Allyn Gibson wrote:
book stores are idiots if they think trades are better. bigger books take up more shelf space, means fewer copies, means fewer sales. even if they do charge more for a TPB. someone could go in looking for Treason and intend to buy something else and not find Treason, then decide buggerit and buy nothing.
Having worked in retail management for most of my adult life, I have some insight on this.
There are two metrics that almost any retail business looks at.
Dollars per hour. Dollars per transaction.
Bookstores like trades over mass-markets because selling a trade is going to mean better stats on both of these. A hardcover is almost never
an impulse buy. A mass-market is often an impulse buy. A trade falls somewhere in between.
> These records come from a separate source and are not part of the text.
[config.mk]
export PLATFORM = sky130hd
export DESIGN_NAME = alu_operand_stage
export DESIGN_NICKNAME = d
export VERILOG_FILES = /design/src/rtl/alu_operand_stage.sv
export SDC_FILE = /design/constraint.sdc
export NUM_CORES = 1
export LEC_CHECK = 0
export ABC_CLOCK_PERIOD_IN_PS = 1600
export CAP_MARGIN = 20
export CORE_UTILIZATION = 37
export CTS_CLUSTER_DIAMETER = 50
export DETAILED_ROUTE_END_ITERATION = 16
export PLACE_DENSITY = 0.78
export SLEW_MARGIN = 20
export SYNTH_ARGS = -nofsm -noshare
export SYNTH_HDL_FRONTEND = slang
export SYNTH_SLANG_ARGS = --single-unit
[constraint.sdc]
create_clock -name clk -period 1.6 [get_ports clk]
set_input_delay 0.32 -clock clk [delete_from_list [all_inputs] [get_ports clk]]
set_output_delay 0.32 -clock clk [all_outputs]
set_load 0.1 [all_outputs]
[src/rtl/alu_operand_stage.sv]
// alu_operand_stage: decode-to-execute register feeding a combinational ALU.
// Resolves EX/WB operand forwarding, immediate/shamt selection, the load-use
// interlock, flush and valid/ready backpressure; out_* are registered and
// drive the ALU directly.
// Ports:
//   clk, rst_n            clock, asynchronous active-low reset
//   flush                 squash held instruction and current input
//   in_valid/in_ready     decode handshake (in_ready independent of in_valid)
//   in_opcode..in_dest    decoded instruction fields and register-file reads
//   ex_fwd_*, wb_fwd_*    forwarding sources, EX has priority over WB
//   load_pend, load_addr  pending load in EX whose data is not yet available
//   out_valid/out_ready   execute handshake
//   out_opcode/a/b/dest   registered ALU inputs and destination
module alu_operand_stage #(
    parameter int WORD_SIZE = 32,
    parameter int ADDR_SIZE = 5
) (
    input  logic                 clk,
    input  logic                 rst_n,
    input  logic                 flush,
    input  logic                 in_valid,
    output logic                 in_ready,
    input  logic [3:0]           in_opcode,
    input  logic [ADDR_SIZE-1:0] in_rs_addr,
    input  logic [ADDR_SIZE-1:0] in_rt_addr,
    input  logic [WORD_SIZE-1:0] in_rs_data,
    input  logic [WORD_SIZE-1:0] in_rt_data,
    input  logic [15:0]          in_imm,
    input  logic [4:0]           in_shamt,
    input  logic                 in_use_imm,
    input  logic                 in_sign_ext,
    input  logic                 in_use_shamt,
    input  logic [ADDR_SIZE-1:0] in_dest,
    input  logic                 ex_fwd_en,
    input  logic [ADDR_SIZE-1:0] ex_fwd_addr,
    input  logic [WORD_SIZE-1:0] ex_fwd_data,
    input  logic                 wb_fwd_en,
    input  logic [ADDR_SIZE-1:0] wb_fwd_addr,
    input  logic [WORD_SIZE-1:0] wb_fwd_data,
    input  logic                 load_pend,
    input  logic [ADDR_SIZE-1:0] load_addr,
    output logic                 out_valid,
    input  logic                 out_ready,
    output logic [3:0]           out_opcode,
    output logic [WORD_SIZE-1:0] out_a,
    output logic [WORD_SIZE-1:0] out_b,
    output logic [ADDR_SIZE-1:0] out_dest
);
    logic                 hazard;
    logic                 accept;
    logic [WORD_SIZE-1:0] fwd_rs;
    logic [WORD_SIZE-1:0] fwd_rt;
    logic [WORD_SIZE-1:0] sel_a;
    logic [WORD_SIZE-1:0] sel_b;

    // A pending load only stalls operands that are actually read from the register file.
    assign hazard = load_pend && (load_addr != '0) &&
                    ((!in_use_shamt && in_rs_addr == load_addr) ||
                     (!in_use_imm && in_rt_addr == load_addr));
    assign in_ready = !flush && !hazard && (!out_valid || out_ready);
    assign accept   = in_valid && in_ready;

    // Register 0 is hardwired to zero and must never pick up forwarded data.
    assign fwd_rs = (in_rs_addr == '0) ? '0 :
                    (ex_fwd_en && ex_fwd_addr == in_rs_addr) ? ex_fwd_data :
                    (wb_fwd_en && wb_fwd_addr == in_rs_addr) ? wb_fwd_data : in_rs_data;
    assign fwd_rt = (in_rt_addr == '0) ? '0 :
                    (ex_fwd_en && ex_fwd_addr == in_rt_addr) ? ex_fwd_data :
                    (wb_fwd_en && wb_fwd_addr == in_rt_addr) ? wb_fwd_data : in_rt_data;

    assign sel_a = in_use_shamt ? {{(WORD_SIZE-5){1'b0}}, in_shamt} : fwd_rs;
    assign sel_b = in_use_imm ? {{(WORD_SIZE-16){in_sign_ext & in_imm[15]}}, in_imm} : fwd_rt;

    always_ff @(posedge clk or negedge rst_n) begin
        if (!rst_n) begin
            out_valid  <= 1'b0;
            out_opcode <= '0;
            out_a      <= '0;
            out_b      <= '0;
            out_dest   <= '0;
        end else if (flush) begin
            out_valid <= 1'b0;
        end else if (accept) begin
            out_valid  <= 1'b1;
            out_opcode <= in_opcode;
            out_a      <= sel_a;
            out_b      <= sel_b;
            out_dest   <= in_dest;
        end else if (out_valid && out_ready) begin
            out_valid <= 1'b0;
        end
    end
endmodule

# ---- Word-level counts from Yosys, hierarchy flattened
# Cells that the tools add are included.
dict set report totals {
  inputBits 194
  ff_bits 74
  out_inout_bits 75
}
dict set report op_classes {
  n_bitwise 2
  n_mux 11
  n_reduce_logical 24
  eq_ne 6
}
# cell count
set op_table {}
lappend op_table {{$mux W32} 8}
lappend op_table {{$eq A5 B5 Y1} 6}
lappend op_table {{$logic_and A1 B1 Y1} 12}
lappend op_table {{$logic_not A5 Y1} 2}
lappend op_table {{$logic_not A1 Y1} 5}
lappend op_table {{$reduce_bool A5 Y1} 1}
lappend op_table {{$mux W1} 3}
lappend op_table {{$reduce_bool A3 Y1} 1}
lappend op_table {{$logic_or A1 B1 Y1} 2}
lappend op_table {{$reduce_and A2 Y1} 1}
lappend op_table {{$and A1 B1 Y1} 1}
lappend op_table {{$not A1 Y1} 1}

# ---- Depth between registers and ports, before layout
dict set report depth {
  depth_word 10
  mapped_depth 8
}

# ---- Worst setup path after synthesis
# No wires, ideal clock.
dict set report synth_timing {
  kind {input to output}
  start {in load_addr[1]}
  end {out in_ready}
  path_slack_ps -2175
  t_required_ps 1280
  arrival_ps 3455
  stages 5
  cell_sequence {or4_1 -> o21a_1 -> inv_1 -> nor2_1 -> nor3b_1}
}
dict set report synth_via {
  elab_chain_cells 7
  word_cells_on_any_way 11
}
# item line_no
set synth_lines {}
lappend synth_lines {{start: declaration} 41} ;# input logic [ADDR_SIZE-1:0] load_addr,
lappend synth_lines {{$eq A5 B5 Y1, on equally long branches} {58, 59}}
lappend synth_lines {{$logic_and A1 B1 Y1, on equally long branches} {58, 59}}
lappend synth_lines {{$logic_or A1 B1 Y1} 58} ;# ((!in_use_shamt && in_rs_addr == load_addr) ||
lappend synth_lines {{$logic_and A1 B1 Y1 *} 57} ;# assign hazard = load_pend && (load_addr != '0) &&
lappend synth_lines {{$logic_not A1 Y1 *} 60} ;# assign in_ready = !flush && !hazard && (!out_valid || out_ready);
lappend synth_lines {{$logic_and A1 B1 Y1 * (2 in series)} 60}
lappend synth_lines {{end: declaration} 22} ;# output logic in_ready,
# Mark *: on every way between the ends. The rest lies on a longest branch, timed or not.

# ---- Worst setup path in the final report
dict set report layout_timing {
  start {in in_use_imm}
  end {out in_ready}
}
dict set report layout_via {
  elab_chain_cells 7
}
# item line_no
set layout_lines {}
lappend layout_lines {{start: declaration} 30} ;# input logic in_use_imm,
lappend layout_lines {{$logic_not A1 Y1} 59} ;# (!in_use_imm && in_rt_addr == load_addr));
lappend layout_lines {{$logic_and A1 B1 Y1} 59}
lappend layout_lines {{$logic_or A1 B1 Y1} 58}
lappend layout_lines {{$logic_and A1 B1 Y1} 57}
lappend layout_lines {{$logic_not A1 Y1} 60}
lappend layout_lines {{$logic_and A1 B1 Y1 (2 in series)} 60}
# Every way passes these cells.

==> results.sh <==
export IMPL_worstMarginPinSlew_ps=482.0
export IMPL_ioPinCount=269
export IMPL_drive_gt1_share_pct=33.08
export IMPL_r2r_start="out_valid$_DFFE_PN0P_"
export IMPL_cts_sinks=74
export IMPL_dp_slack_ps=-936.3
export IMPL_h_tree_depth=3
export IMPL_leakage_nw=4.602
export IMPL_stdcell_count=1111
export IMPL_max_slew_margin_pct=67.87
export IMPL_final_setup_worst_slack_ps=-456.3
export IMPL_hold_viol_final=12
export IMPL_gp_congestion=0.9227
export IMPL_r2r_end="out_a[27]$_DFFE_PN0P_"
export IMPL_setup_viol=75
export IMPL_fp_coreArea_um2=14100
export IMPL_syn_area_um2=5419
export IMPL_slew_viol_final=0
export IMPL_met1_length_um=9692
export IMPL_rows=43
export IMPL_viasPerCell=6.127
export IMPL_cpPeakStageDelay_ps=550
export IMPL_layout_common_cells="clkdlybuf4s50_1, buf_12, dfrtp_1, buf_4, inv_1"
export IMPL_wl_per_cell_um=23.34
export IMPL_crit_family="buffers and inverters"
export IMPL_overflow=0
export IMPL_syn_inst=609
export IMPL_clk_pin_slew_ps=60
export IMPL_wirelength_um=25930
export IMPL_crit_type="in2out"
export IMPL_whs_ps=-47.98
export IMPL_reg2reg_slack_ps=-240
export IMPL_grt_pass1_vias=6734
export IMPL_hpwlAfterDp_um=17920
export IMPL_cp_cell_sequence="clkdlybuf4s50_1, nand2b_4, o32a_1, nor2_4, nor3b_4, buf_12"
export IMPL_final_area_um2=10630
export IMPL_vias=6807
export IMPL_period_needed_ps=2056
export IMPL_first_pass_iters=5
export IMPL_ys_ff_latch=74
export IMPL_worst_skew_pair_late_latency_ps=340
export IMPL_die_area_um2=15130
export IMPL_io_buffers=268
export IMPL_ys_flop_type="dfrtp_1"
export IMPL_cap_violations=0
export IMPL_syn_avg_cell_area_um2=8.898
export IMPL_tritoncts="done"
export IMPL_synth_edff_count=0
export IMPL_tns_ps=-23470
export IMPL_ctsHoldBuffers=0
export IMPL_fmax_mhz=486.3
export IMPL_min_path_type="in2async"
export IMPL_status="finished with violations"
export IMPL_grt_max_degree=75
export IMPL_drc=0
export IMPL_startpoint_type="primary input"
export IMPL_antenna_left=0
export IMPL_violations="negative hold slack, negative setup slack"
export IMPL_worst_path_buf_inv=2
export IMPL_track_usage_pct=32.67
export IMPL_grt_setup_unrepaired="true"
export IMPL_r2r_cells=6
export IMPL_grt_pass1_wl_um=36780
export IMPL_peakVddDrop_mv=0.6072
export IMPL_cp_max_fo=2
export IMPL_wl_met3_um=2566
export IMPL_synth_distinct_cells=44
export IMPL_fin_crit_sh_pct=128.5
export IMPL_cp_data_required_time_ps=1280
export IMPL_ys_seq_area_share_pct=34.17
export IMPL_top_layer="met4"
export IMPL_critPathCaptureType="primary output"
export IMPL_start_util_pct=38.44
export IMPL_cts_buffers=9
export IMPL_place_inst=1071
export IMPL_root_buffer="clkbuf_16"
export IMPL_fin_nets=1117
export IMPL_fin_skew_ps=10.20
export IMPL_cp_data_arrival_time_ps=1740
export IMPL_fp_dieH_um=123.0
export IMPL_crit_slowest_cell="clkdlybuf4s50_1"
export IMPL_flow_area_growth_from_synthesis_pct=96.24
export IMPL_p_per_area_nw_per_um2=1014
export IMPL_wl_met2_um=12210
export IMPL_layout_commonest_cell="clkdlybuf4s50_1"
export IMPL_clock_path_buffers=2
export IMPL_async_reset_ff_share_pct=100.0
export IMPL_ys_warn_count=0
export IMPL_place_area_um2=9742
export IMPL_antenna_found_initial=2
export IMPL_drt_iter0_markers=718
export IMPL_die_x_um=123.0
export IMPL_syn_num_nets=803
==> worst reg2reg max path: stages, from the launching register on <==
cell	delay, ps
dfrtp_4	490
nand2b_4	70
nand3b_1	240
a21oi_4	250
buf_4	180
clkbuf_16	190
mux2_4	310
==> state kept, by name (all words and copies together), names as in the netlist <==
| name | flops |
|---|---|
| out_a | 32 |
| out_b | 32 |
| out_dest | 5 |
| out_opcode | 4 |
| out_valid | 1 |
==> how the worst max path moves through the flow <==
| stage | slack, ps | endpoint | start | depth (start not counted) |
|---|---|---|---|---|
| after detailed placement | -940 | out_b[26]$_DFFE_PN0P_ | in_rt_addr[4] | 8 |
| after global placement | -850 | out_dest[3]$_DFFE_PN0P_ | load_addr[1] | 6 |
| final | -460 | in_ready | in_use_imm | 6 |
| after floorplan | -800 | in_ready | load_addr[1] | 5 |
| after global routing | -480 | in_ready | load_addr[1] | 8 |
| after CTS | -420 | in_ready | load_addr[2] | 7 |
==> cell type report <==
class | count | area (um2)
Multi-Input combinational cell | 418 | 3513
Antenna cell | 3 | 7.507
Clock buffer | 10 | 229.0
Inverter | 50 | 190.2
Timing Repair Buffer | 370 | 4548
Clock inverter | 6 | 65.06
Fill cell | 936 | 3462
Tap cell | 180 | 225.2
Sequential cell | 74 | 1856
==> report_power, final <==
part / switching, mW / internal [mW] / total, mW / leakage [nW]
logic: 3.59 / 2.50 / 6.10 / 3.58
clock network: 0.861 / 1.21 / 2.07 / 0.143
registers: 0.409 / 2.20 / 2.61 / 0.882
==> logic make-up after synthesis <==
family	Yosys count	share of synthesized area, %
AOI/OAI and AO/OA	223	30.04
and+or+nand+nor	129	13.53
buffers and inverters	117	9.305
DFF	74	34.17
muxes	36	8.104
xor gates and xnor gates	30	4.849
==> per-layer routing <==
layer,global-route usage (%),vias to the layer above
li1,-,2936
met1,39.98,3268
met2,52.81,490
met3,7.149,113
met4,19.28,0
met5,0,-
==> per-stage QoR <==
step	utilization (%)	power (mW)	hold WS, ps
after detailed placement	69.11	8.498	384.7
final	75.44	10.78	-47.98
after floorplan	-	5.814	24.41
after CTS	73.80	10.69	12.97
after global placement	69.11	8.441	377.6
after global routing	75.40	11.07	6.604
==> cell usage after synthesis (2+ instances only) <==
master     count  share of area [%]
mux2_2        27                5.6
a2bb2oi_1     16                2.6
nand4_1        4               0.46
a21boi_0      32                4.4
nand2_1       12               0.83
nor3_1        32                3.0
a31oi_1       32                3.7
a21oi_1       17                1.6
o21ai_0       33                3.0
buf_6          3               0.62
and3_1        32                3.7
nand3_1       32                3.0
nand2b_1       3               0.35
or4_1          3               0.42
nor4_4         2               0.79
a32oi_1       16                2.6
buf_4          3               0.42
dfrtp_1       74                 34
clkbuf_1      48                3.3
mux2_4         9                2.5
a311oi_1      32                5.2
buf_2         11                1.0
xnor2_1       20                3.2
o32a_1         6                1.1
inv_1         50                3.5
o31ai_1       32                4.4
and2_0         2               0.23
xor2_1        10                1.6
==> timing repair <==
| item | CTS | global route |
|---|---|---|
| endpoints found under the hold margin | 0 | 0 |
| pin swaps | 15 | 22 |
| setup endpoints to repair | 75 | 75 |
| gates resized for setup | 78 | 69 |
| buffers inserted | 13 | 6 |
| gates cloned | 4 | 2 |
(Power assumes the default switching activity.)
Yes, some people who would buy a mass-market won't buy the trade. That's basic economics. There's a point where a certain percentage of buyers drop out of the market. So, yes, trades will see lower sales. However, the profit on a trade is higher than the profit on a mass-market. So a publisher can take lower sales, yet make more money on the trade.
Bookstores also know that trades sell less than mass-markets. But because of the higher profit margin, they can sell less, maintain (or increase) their profit, and
maintain better numbers on the dollars-per-hour and dollars-per-transaction metrics.
This all makes sense. But what changes when you're dealing with a very niche product like Star Trek
? How many readers can Pocket afford to bleed by making this move before things become unprofitable?
My wife asked me if I wanted New Frontier: Treason
last night while we were at the bookstore. My simple answer was, "not at that price" and picked up "The Time Ships" by Stephen Baxter.